When Dan Trachtenberg revitalized the Predator franchise in 2022 with the amazing Prey, one sentiment rang out loud and clear across the pop culture world: Damn, it would have been cool to see this on a big screen. Now, after a brief journey through animation with the also-excellent Predator: Killer of Killers, Trachtenberg is granting our wish.
Predator: Badlands emerges from the promise of this theatrical release arrangement fully formed, a near-perfect cinematic organism designed with maximalism in mind. It’s big, it’s bold, and it’s packed with gnarly kills—and it truly wants you to feel every bone-crunching moment in your bones. This is the Predator theatrical experience we’ve been waiting for.
The hero of Predator: Badlands is Dek (Dimitrius Schuster-Koloamatangi), a young Predator (or Yautja, as they call themselves) who’s the runt of his clan, outcast from his home planet on a quest to prove his worth with the ultimate kill. He thinks he’s found it on Genna, a wild planet where everything is trying to kill him—and where an unkillable monster even Predators are afraid to fight lurks. If he succeeds, it would be an unprecedented victory for his people, but Dek has nothing but a crashed ship, few weapons, and very little knowledge of what he’s facing. His only hope might be teaming up with Thia (Elle Fanning), a lost Weyland-Yutani synth programmed with knowledge of Genna’s wildlife, who’s determined to get back to her “sister,” Tessa (also Elle Fanning).
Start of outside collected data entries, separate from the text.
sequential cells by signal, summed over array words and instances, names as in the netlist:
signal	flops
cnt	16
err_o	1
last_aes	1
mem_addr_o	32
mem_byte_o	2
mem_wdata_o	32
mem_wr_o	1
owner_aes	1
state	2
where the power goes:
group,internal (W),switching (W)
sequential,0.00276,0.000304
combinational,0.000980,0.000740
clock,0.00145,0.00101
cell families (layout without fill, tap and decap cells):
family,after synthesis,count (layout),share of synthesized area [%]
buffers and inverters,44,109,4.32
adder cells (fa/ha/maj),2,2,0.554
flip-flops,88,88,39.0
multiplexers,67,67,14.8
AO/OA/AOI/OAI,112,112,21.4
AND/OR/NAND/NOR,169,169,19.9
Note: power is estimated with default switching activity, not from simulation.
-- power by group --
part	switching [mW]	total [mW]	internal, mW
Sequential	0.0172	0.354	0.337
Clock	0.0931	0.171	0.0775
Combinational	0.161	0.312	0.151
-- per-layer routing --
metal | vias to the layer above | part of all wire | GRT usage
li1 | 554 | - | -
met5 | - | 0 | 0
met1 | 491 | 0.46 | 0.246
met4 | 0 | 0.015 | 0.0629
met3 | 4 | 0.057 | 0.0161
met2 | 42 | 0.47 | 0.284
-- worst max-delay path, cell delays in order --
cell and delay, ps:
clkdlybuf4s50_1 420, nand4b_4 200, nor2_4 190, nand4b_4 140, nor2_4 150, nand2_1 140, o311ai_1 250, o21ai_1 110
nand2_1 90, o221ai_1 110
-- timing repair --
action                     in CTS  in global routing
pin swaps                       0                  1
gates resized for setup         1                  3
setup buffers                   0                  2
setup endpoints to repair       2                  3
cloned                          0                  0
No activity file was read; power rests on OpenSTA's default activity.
### config.mk
export PLATFORM = sky130hd
export DESIGN_NAME = four_bit_divider
export DESIGN_NICKNAME = d
export VERILOG_FILES = /design/src/rtl/four_bit_divider.sv
export SDC_FILE = /design/constraint.sdc
export NUM_CORES = 1
export LEC_CHECK = 0
export ABC_CLOCK_PERIOD_IN_PS = 5800
export BUFFER_PORTS_ARGS = -buffer_cell sky130_fd_sc_hd__buf_2
export CAP_MARGIN = 20
export CORE_UTILIZATION = 55
export DETAILED_ROUTE_END_ITERATION = 10
export MAX_ROUTING_LAYER = met4
export PLACE_DENSITY = 0.9
export SLEW_MARGIN = 5
export SYNTH_ARGS = -nofsm -noshare
export SYNTH_HDL_FRONTEND = slang
export SYNTH_SLANG_ARGS = --single-unit
### constraint.sdc
create_clock -name clk -period 5.8 [get_ports clk]
set_clock_uncertainty 0.2 [all_clocks]
set_input_delay 0.29 -clock clk [delete_from_list [all_inputs] [get_ports clk]]
set_output_delay 0.29 -clock clk [all_outputs]
set_load 0.03 [all_outputs]
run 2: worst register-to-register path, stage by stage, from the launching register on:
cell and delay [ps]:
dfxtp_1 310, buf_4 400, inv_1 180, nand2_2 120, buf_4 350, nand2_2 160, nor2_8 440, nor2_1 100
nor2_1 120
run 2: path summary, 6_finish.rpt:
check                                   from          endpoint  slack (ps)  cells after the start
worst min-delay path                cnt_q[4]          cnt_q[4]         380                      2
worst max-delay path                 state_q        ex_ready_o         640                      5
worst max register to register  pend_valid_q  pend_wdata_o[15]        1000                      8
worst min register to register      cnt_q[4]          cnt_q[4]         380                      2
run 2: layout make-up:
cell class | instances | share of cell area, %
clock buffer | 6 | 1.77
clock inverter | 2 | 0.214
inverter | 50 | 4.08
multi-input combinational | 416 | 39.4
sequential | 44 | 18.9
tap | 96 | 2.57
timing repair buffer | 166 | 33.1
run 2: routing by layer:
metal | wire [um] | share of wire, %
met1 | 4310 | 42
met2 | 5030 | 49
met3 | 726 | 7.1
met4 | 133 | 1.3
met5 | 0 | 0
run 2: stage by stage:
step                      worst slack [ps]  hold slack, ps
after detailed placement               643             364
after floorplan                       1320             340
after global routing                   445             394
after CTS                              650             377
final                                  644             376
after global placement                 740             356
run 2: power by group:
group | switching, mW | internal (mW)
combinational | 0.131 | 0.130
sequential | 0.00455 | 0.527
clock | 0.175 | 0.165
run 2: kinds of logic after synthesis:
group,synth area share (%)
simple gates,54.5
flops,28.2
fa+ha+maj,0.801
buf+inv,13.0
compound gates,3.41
==> config.mk <==
export PLATFORM = sky130hd
export DESIGN_NAME = bp_update_sched_flat
export DESIGN_NICKNAME = d
export VERILOG_FILES = /design/src/rtl/bp_update_sched_if.sv /design/src/rtl/bp_update_sched.sv /design/src/flat_wrapper.sv
export SDC_FILE = /design/constraint.sdc
export NUM_CORES = 1
export LEC_CHECK = 0
export ABC_AREA = 1
export CORE_MARGIN = 3
export CORE_UTILIZATION = 40
export DETAILED_ROUTE_END_ITERATION = 10
export PLACE_DENSITY_LB_ADDON = 0.2
export SKIP_LAST_GASP = 1
export SYNTH_ARGS = -nofsm -noshare
export SYNTH_HDL_FRONTEND = slang
export SYNTH_SLANG_ARGS = --single-unit
==> constraint.sdc <==
create_clock -name clk -period 3.2 [get_ports clk]
set_input_delay 0.32 -clock clk [delete_from_list [all_inputs] [get_ports clk]]
set_output_delay 0.32 -clock clk [all_outputs]
set_load 0.1 [all_outputs]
What hits you first, even before Thia arrives, is Genna itself—a vast expanse of jungles and plains, mountains and rivers that seem to hold something deadly and terrifying in every leaf, crevice, and stream. There are caterpillars that explode, blades of grass that can shred you like daggers, and even living vines that won’t stop multiplying. It’s a stunning showcase of sci-fi imagination, but it also all has a purpose, as careful viewers will soon discover.
Trachtenberg and writer Patrick Aison clearly always had the big screen in mind when developing Genna’s untamable, vicious landscapes—but that’s not all they’re working with here. Once Thia arrives in the story, they take a page out of Predator star and legendary screenwriter Shane Black’s book and make Badlands into something of a buddy movie. Dek is, naturally, convinced he has to go it alone to prove he’s a real Yautja worthy of all the honors of his people, and only grudgingly puts up with Thia because she’s useful to him. I say grudgingly because she also has no legs (long story), almost never stops talking, and is so bubbly you’d think she just walked out of a romantic comedy. It doesn’t sound like it should work, but it does from moment one, and Fanning and Schuster-Koloamatangi are astoundingly good as dual leads who have to carry a film without a single human character in it.
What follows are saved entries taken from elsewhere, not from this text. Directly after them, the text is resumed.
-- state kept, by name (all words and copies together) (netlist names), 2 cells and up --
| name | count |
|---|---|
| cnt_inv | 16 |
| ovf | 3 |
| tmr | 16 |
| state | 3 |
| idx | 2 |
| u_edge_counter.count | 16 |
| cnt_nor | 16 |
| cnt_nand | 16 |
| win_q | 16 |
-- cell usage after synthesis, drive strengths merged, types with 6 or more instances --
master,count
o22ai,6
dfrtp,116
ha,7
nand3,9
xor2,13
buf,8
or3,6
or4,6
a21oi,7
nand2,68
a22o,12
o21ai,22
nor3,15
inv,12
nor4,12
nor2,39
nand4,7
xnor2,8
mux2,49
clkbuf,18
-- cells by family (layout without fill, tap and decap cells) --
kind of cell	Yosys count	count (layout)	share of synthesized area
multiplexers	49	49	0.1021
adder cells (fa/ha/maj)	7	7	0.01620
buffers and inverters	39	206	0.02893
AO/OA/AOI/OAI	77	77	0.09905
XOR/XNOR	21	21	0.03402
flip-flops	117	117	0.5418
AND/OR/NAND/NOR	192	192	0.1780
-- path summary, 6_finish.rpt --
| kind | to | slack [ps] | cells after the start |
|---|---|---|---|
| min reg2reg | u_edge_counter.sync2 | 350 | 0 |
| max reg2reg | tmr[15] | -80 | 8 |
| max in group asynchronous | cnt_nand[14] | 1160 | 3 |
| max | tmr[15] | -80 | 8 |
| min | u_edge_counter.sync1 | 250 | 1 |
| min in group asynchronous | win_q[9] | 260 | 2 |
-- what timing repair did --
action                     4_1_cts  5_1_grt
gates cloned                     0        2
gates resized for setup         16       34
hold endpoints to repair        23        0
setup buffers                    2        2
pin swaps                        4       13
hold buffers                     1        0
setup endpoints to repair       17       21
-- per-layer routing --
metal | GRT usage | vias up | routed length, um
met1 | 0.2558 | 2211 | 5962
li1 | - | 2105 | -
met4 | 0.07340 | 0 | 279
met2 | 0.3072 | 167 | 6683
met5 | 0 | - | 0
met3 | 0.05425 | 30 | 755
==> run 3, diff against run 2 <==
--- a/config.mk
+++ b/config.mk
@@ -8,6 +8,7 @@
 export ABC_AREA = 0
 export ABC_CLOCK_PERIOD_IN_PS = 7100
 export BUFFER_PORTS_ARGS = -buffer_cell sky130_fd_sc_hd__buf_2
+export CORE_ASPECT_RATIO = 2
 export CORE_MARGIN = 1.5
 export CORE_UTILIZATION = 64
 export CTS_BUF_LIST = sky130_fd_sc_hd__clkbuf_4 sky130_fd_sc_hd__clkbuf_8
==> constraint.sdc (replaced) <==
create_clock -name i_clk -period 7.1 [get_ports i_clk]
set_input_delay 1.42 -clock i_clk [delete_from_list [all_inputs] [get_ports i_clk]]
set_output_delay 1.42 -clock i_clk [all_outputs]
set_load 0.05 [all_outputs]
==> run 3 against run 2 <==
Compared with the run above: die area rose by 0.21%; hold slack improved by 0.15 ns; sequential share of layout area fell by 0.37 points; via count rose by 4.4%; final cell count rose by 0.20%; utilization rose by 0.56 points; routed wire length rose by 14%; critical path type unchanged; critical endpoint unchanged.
<file path="src/rtl/imem_loader_if.sv">
// Host byte stream, instruction-memory write port and load status for imem_loader.
interface imem_loader_if #(
  parameter int ADDR_W = 6
);
  logic              start_load;
  logic              in_valid;
  logic [7:0]        in_data;
  logic              in_ready;
  logic              wr_en;
  logic [ADDR_W-1:0] wr_addr;
  logic [31:0]       wr_data;
  logic              busy;
  logic              done;
  logic              err;

  modport master (
    output start_load, in_valid, in_data,
    input  in_ready, wr_en, wr_addr, wr_data, busy, done, err
  );

  modport slave (
    input  start_load, in_valid, in_data,
    output in_ready, wr_en, wr_addr, wr_data, busy, done, err
  );
endinterface

</file>
<file path="src/rtl/imem_loader.sv">
// Packs a length-prefixed host byte stream into little-endian words for instruction memory.
// Define IMEM_LOADER_CSUM_EN to require a trailing XOR checksum byte after the image.
module imem_loader #(
  parameter int ADDR_W = 6,
  parameter int DEPTH  = 64
) (
  input  logic         clk,
  input  logic         rst,
  imem_loader_if.slave bus
);

`ifdef IMEM_LOADER_CSUM_EN
  typedef enum logic [2:0] {S_IDLE, S_GET_LEN, S_COLLECT, S_WRITE, S_CHECK} state_t;
`else
  typedef enum logic [2:0] {S_IDLE, S_GET_LEN, S_COLLECT, S_WRITE} state_t;
`endif

  localparam logic [8:0] DEPTH_LIM = 9'(DEPTH);

  state_t            state_reg, state_next;
  logic              in_ready_reg, in_ready_next;
  logic              wr_en_reg, wr_en_next;
  logic [ADDR_W-1:0] wr_addr_reg, wr_addr_next;
  logic [31:0]       wr_data_reg, wr_data_next;
  logic              busy_reg, busy_next;
  logic              done_reg, done_next;
  logic              err_reg, err_next;
  logic [7:0]        len_reg, len_next;
  logic [7:0]        word_idx_reg, word_idx_next;
  logic [1:0]        byte_idx_reg, byte_idx_next;
  logic [31:0]       shift_reg, shift_next;
  logic [31:0]       lane_word;
  logic              handshake;
`ifdef IMEM_LOADER_CSUM_EN
  logic [7:0]        csum_reg, csum_next;
`endif

  assign handshake = bus.in_valid & in_ready_reg;

  // Word as it would look with the incoming byte dropped into the current lane.
  generate
    for (genvar gi = 0; gi < 4; gi++) begin : g_lane
      assign lane_word[gi*8 +: 8] = (byte_idx_reg == 2'(gi)) ? bus.in_data : shift_reg[gi*8 +: 8];
    end
  endgenerate

  always_comb begin
    state_next    = state_reg;
    wr_en_next    = 1'b0;
    wr_addr_next  = wr_addr_reg;
    wr_data_next  = wr_data_reg;
    busy_next     = busy_reg;
    done_next     = done_reg;
    err_next      = err_reg;
    len_next      = len_reg;
    word_idx_next = word_idx_reg;
    byte_idx_next = byte_idx_reg;
    shift_next    = shift_reg;
`ifdef IMEM_LOADER_CSUM_EN
    csum_next     = csum_reg;
`endif

    case (state_reg)
      S_IDLE: begin
        if (bus.start_load) begin
          state_next = S_GET_LEN;
          busy_next  = 1'b1;
          done_next  = 1'b0;
          err_next   = 1'b0;
`ifdef IMEM_LOADER_CSUM_EN
          csum_next  = 8'h00;
`endif
        end
      end

      S_GET_LEN: begin
        if (handshake) begin
          len_next = bus.in_data;
          if (bus.in_data == 8'h00) begin
`ifdef IMEM_LOADER_CSUM_EN
            state_next = S_CHECK;
`else
            state_next = S_IDLE;
            busy_next  = 1'b0;
            done_next  = 1'b1;
`endif
          end else if ({1'b0, bus.in_data} > DEPTH_LIM) begin
            state_next = S_IDLE;
            busy_next  = 1'b0;
            done_next  = 1'b1;
            err_next   = 1'b1;
          end else begin
            state_next    = S_COLLECT;
            word_idx_next = 8'h00;
            byte_idx_next = 2'd0;
            shift_next    = 32'h0;
          end
        end
      end

      S_COLLECT: begin
        if (handshake) begin
          shift_next    = lane_word;
          byte_idx_next = byte_idx_reg + 2'd1;
`ifdef IMEM_LOADER_CSUM_EN
          csum_next     = csum_reg ^ bus.in_data;
`endif
          if (byte_idx_reg == 2'd3) begin
            state_next   = S_WRITE;
            wr_en_next   = 1'b1;
            wr_addr_next = word_idx_reg[ADDR_W-1:0];
            wr_data_next = lane_word;
          end
        end
      end

      S_WRITE: begin
        if (word_idx_reg == len_reg - 8'd1) begin
`ifdef IMEM_LOADER_CSUM_EN
          state_next = S_CHECK;
`else
          state_next = S_IDLE;
          busy_next  = 1'b0;
          done_next  = 1'b1;
`endif
        end else begin
          state_next    = S_COLLECT;
          word_idx_next = word_idx_reg + 8'd1;
          byte_idx_next = 2'd0;
        end
      end

`ifdef IMEM_LOADER_CSUM_EN
      S_CHECK: begin
        if (handshake) begin
          state_next = S_IDLE;
          busy_next  = 1'b0;
          done_next  = 1'b1;
          err_next   = (bus.in_data != csum_reg);
        end
      end
`endif

      default: state_next = S_IDLE;
    endcase

    // in_ready is registered, so it is derived from the state being entered.
    in_ready_next = (state_next == S_GET_LEN) || (state_next == S_COLLECT);
`ifdef IMEM_LOADER_CSUM_EN
    if (state_next == S_CHECK) in_ready_next = 1'b1;
`endif
  end

  always_ff @(posedge clk) begin
    if (!rst) begin
      state_reg    <= S_IDLE;
      in_ready_reg <= 1'b0;
      wr_en_reg    <= 1'b0;
      wr_addr_reg  <= '0;
      wr_data_reg  <= 32'h0;
      busy_reg     <= 1'b0;
      done_reg     <= 1'b0;
      err_reg      <= 1'b0;
      len_reg      <= 8'h00;
      word_idx_reg <= 8'h00;
      byte_idx_reg <= 2'd0;
      shift_reg    <= 32'h0;
`ifdef IMEM_LOADER_CSUM_EN
      csum_reg     <= 8'h00;
`endif
    end else begin
      state_reg    <= state_next;
      in_ready_reg <= in_ready_next;
      wr_en_reg    <= wr_en_next;
      wr_addr_reg  <= wr_addr_next;
      wr_data_reg  <= wr_data_next;
      busy_reg     <= busy_next;
      done_reg     <= done_next;
      err_reg      <= err_next;
      len_reg      <= len_next;
      word_idx_reg <= word_idx_next;
      byte_idx_reg <= byte_idx_next;
      shift_reg    <= shift_next;
`ifdef IMEM_LOADER_CSUM_EN
      csum_reg     <= csum_next;
`endif
    end
  end

  assign bus.in_ready = in_ready_reg;
  assign bus.wr_en    = wr_en_reg;
  assign bus.wr_addr  = wr_addr_reg;
  assign bus.wr_data  = wr_data_reg;
  assign bus.busy     = busy_reg;
  assign bus.done     = done_reg;
  assign bus.err      = err_reg;

endmodule

</file>
<file path="src/flat_wrapper.sv">
// flat-port wrapper written by rule: the top's interface ports become plain ports
module imem_loader_flat 
#(
  parameter int ADDR_W = 6,
  parameter int DEPTH  = 64
)
  (clk, rst, bus_start_load, bus_in_valid, bus_in_data, bus_in_ready, bus_wr_en, bus_wr_addr, bus_wr_data, bus_busy, bus_done, bus_err);
  imem_loader_if #(.ADDR_W(ADDR_W)) bus_i ();
  input  logic clk;
  input  logic rst;
  input wire logic [$bits(bus_i.start_load)-1:0] bus_start_load;
  input wire logic [$bits(bus_i.in_valid)-1:0] bus_in_valid;
  input wire logic [$bits(bus_i.in_data)-1:0] bus_in_data;
  output wire logic [$bits(bus_i.in_ready)-1:0] bus_in_ready;
  output wire logic [$bits(bus_i.wr_en)-1:0] bus_wr_en;
  output wire logic [$bits(bus_i.wr_addr)-1:0] bus_wr_addr;
  output wire logic [$bits(bus_i.wr_data)-1:0] bus_wr_data;
  output wire logic [$bits(bus_i.busy)-1:0] bus_busy;
  output wire logic [$bits(bus_i.done)-1:0] bus_done;
  output wire logic [$bits(bus_i.err)-1:0] bus_err;
  assign bus_i.start_load = bus_start_load;
  assign bus_i.in_valid = bus_in_valid;
  assign bus_i.in_data = bus_in_data;
  assign bus_in_ready = bus_i.in_ready;
  assign bus_wr_en = bus_i.wr_en;
  assign bus_wr_addr = bus_i.wr_addr;
  assign bus_wr_data = bus_i.wr_data;
  assign bus_busy = bus_i.busy;
  assign bus_done = bus_i.done;
  assign bus_err = bus_i.err;
  imem_loader #(.ADDR_W(ADDR_W), .DEPTH(DEPTH)) u_core (.clk(clk), .rst(rst), .bus(bus_i));
endmodule
</file>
But it’s not just the odd-couple nature of the two leads that makes Badlands work. Dek and Thia are surrounded on all sides by opportunities for adventure—from lumbering creatures moving across razorblade meadows to an unexpected bond with a creature they just call “Bud”—but the film never feels like it’s just throwing random ingredients into the mix. It’s a quest movie in the fine tradition of everything from Conan the Barbarian to The Fellowship of the Ring, and that means each of these seemingly random encounters has meaning. Aison’s script infuses each moment with humor, life, and depth that will matter eventually—maybe in five minutes or maybe in an hour. Through it all, helped along by the knack for pacing Trachtenberg showed in Prey, you get the feeling that you’re in good hands, that these filmmakers are lovingly crafting not just a gleeful big-screen experience but a well-constructed thriller in which every detail counts. Literally every blade of (razor) grass matters in this film.
In dual roles as Thia and Tessa, Fanning shines, but it’s arguably Schuster-Koloamatangi who has the harder job here—and rises to meet it. Hidden under prosthetics, fangs, and yellow eyes, he is nevertheless a tremendous well of emotional depth and subtle physicality. Both Dek and Thia are on a journey in this film beyond the physical trip they must make. They’re each grappling with the reality that the communities to which they thought they were contributing might be actively hostile to their existence, and in order to survive, they might have to build a community of their very own. It’s a simple emotional leap—one that any fan of action movies about ragtag heroes will enjoy—but it’s done so well, and with such care, that it never feels thin or predictable.
By the time of its gripping, wonderfully creative, action-packed finale, Predator: Badlands has firmly established itself as one of the best genre movies of the year—a sci-fi action spectacle that lives up to its big-screen billing. It’s a blast, and it’ll leave you instantly wanting Trachtenberg to keep steering this franchise for another decade or more.
Predator: Badlands is in theaters November 7.